For one object being sent from the controller I would do
@user = Users::UserPresenter.new(@user)
and that works fine. For a query of users, I created a .present() method that maps and applies the UserPresenter.new to each user, so I do
@users = Users::UserPresenter.present(users)
and that works fine. But what about when I am passing an object that then iterates through a relationship in the view. A simple example would be
<% appointment.users.each do |user| %>
<% user = Users::UserPresenter.new(user) %>
<li> <%= user.age%></li>
<% end %>
A more complex example would be
<% appointment.appointment_host.family.users.each do |user| %>
<% user = Users::UserPresenter.new(user) %>
<li> <%= user.age%></li>
<% end %>
user_presenter.rb
module Users
class UserPresenter < SimpleDelegator
# methods
end
end
I don't like having to set the Presenter object in the view. What is a better way to handle this? Ideally using similar patterns as I have so far.

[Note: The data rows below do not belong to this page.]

### config.mk
export PLATFORM = sky130hd
export DESIGN_NAME = alu_accum_seq_flat
export DESIGN_NICKNAME = d
export VERILOG_FILES = /design/src/rtl/alu_accum_seq_if.sv /design/src/rtl/alu_accum_seq.sv /design/src/flat_wrapper.sv
export SDC_FILE = /design/constraint.sdc
export NUM_CORES = 1
export LEC_CHECK = 0
export ABC_AREA = 1
export BUFFER_PORTS_ARGS = -buffer_cell sky130_fd_sc_hd__clkbuf_2
export CAP_MARGIN = 25
export CORE_MARGIN = 1.5
export CORE_UTILIZATION = 40
export DETAILED_ROUTE_END_ITERATION = 10
export REMOVE_ABC_BUFFERS = 1
export SETUP_SLACK_MARGIN = 0.2
export SYNTH_ARGS = -nofsm -noshare
export SYNTH_HDL_FRONTEND = slang
export SYNTH_SLANG_ARGS = --single-unit
export TNS_END_PERCENT = 100
### constraint.sdc
create_clock -name clk -period 2.95 [get_ports clk]
set_clock_uncertainty 0.05 [all_clocks]
set_input_delay 0.4425 -clock clk [delete_from_list [all_inputs] [get_ports clk]]
set_output_delay 0.4425 -clock clk [all_outputs]
set_load 0.005 [all_outputs]
### src/rtl/alu_accum_seq_if.sv
// alu_accum_seq_if
//   Bundles the operation handshake, load path, error clear and status
//   outputs of alu_accum_seq. The master side (the requester) drives the
//   controls and operands; the slave side (the ALU) drives the status.
//   en           power enable (level)
//   load         load load_val into the accumulator
//   load_val     load value
//   op_valid     operation request
//   op_ready     ALU can accept an operation this cycle
//   opcode       0 AND, 1 OR, 2 XOR, 3 NOT, 4 ADD, 5 SUB, 6 MUL, 7 CLR
//   operand      second operand, sampled at acceptance
//   clr_err      leave ERROR state
//   acc          registered accumulator
//   result_valid one-cycle pulse after each completed operation
//   overflow     overflow flag of the last completed operation
//   state        00 OFF, 01 READY, 10 RUN, 11 ERROR
interface alu_accum_seq_if #(
  parameter int WIDTH = 8
);
  logic             en;
  logic             load;
  logic [WIDTH-1:0] load_val;
  logic             op_valid;
  logic             op_ready;
  logic [2:0]       opcode;
  logic [WIDTH-1:0] operand;
  logic             clr_err;
  logic [WIDTH-1:0] acc;
  logic             result_valid;
  logic             overflow;
  logic [1:0]       state;

  modport master (
    output en, load, load_val, op_valid, opcode, operand, clr_err,
    input  op_ready, acc, result_valid, overflow, state
  );

  modport slave (
    input  en, load, load_val, op_valid, opcode, operand, clr_err,
    output op_ready, acc, result_valid, overflow, state
  );
endinterface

Perhaps you could create a hierarchy of presenters similar to model associations, and then pass only the root presenters to the view. Something like this:
class AppointmentPresenter
def initialize(appointment)
@appointment = appointment
end
def users
Users::UserPresenter.present(@appointment.users)
end
def host_family_users
Users::UserPresenter.present(@appointment.appointment_host.family.users)
end
# or perhaps even indeed create a presenter for each collection:
def appointment_host
AppointmentHostPresenter.new(@appointment.appointment_host)
# this presenter would have the `family` method returning a FamilyPresenter, etc.
end
end
I.e. some kind of "decorators" for the model associations, returning presenters instead of model objects.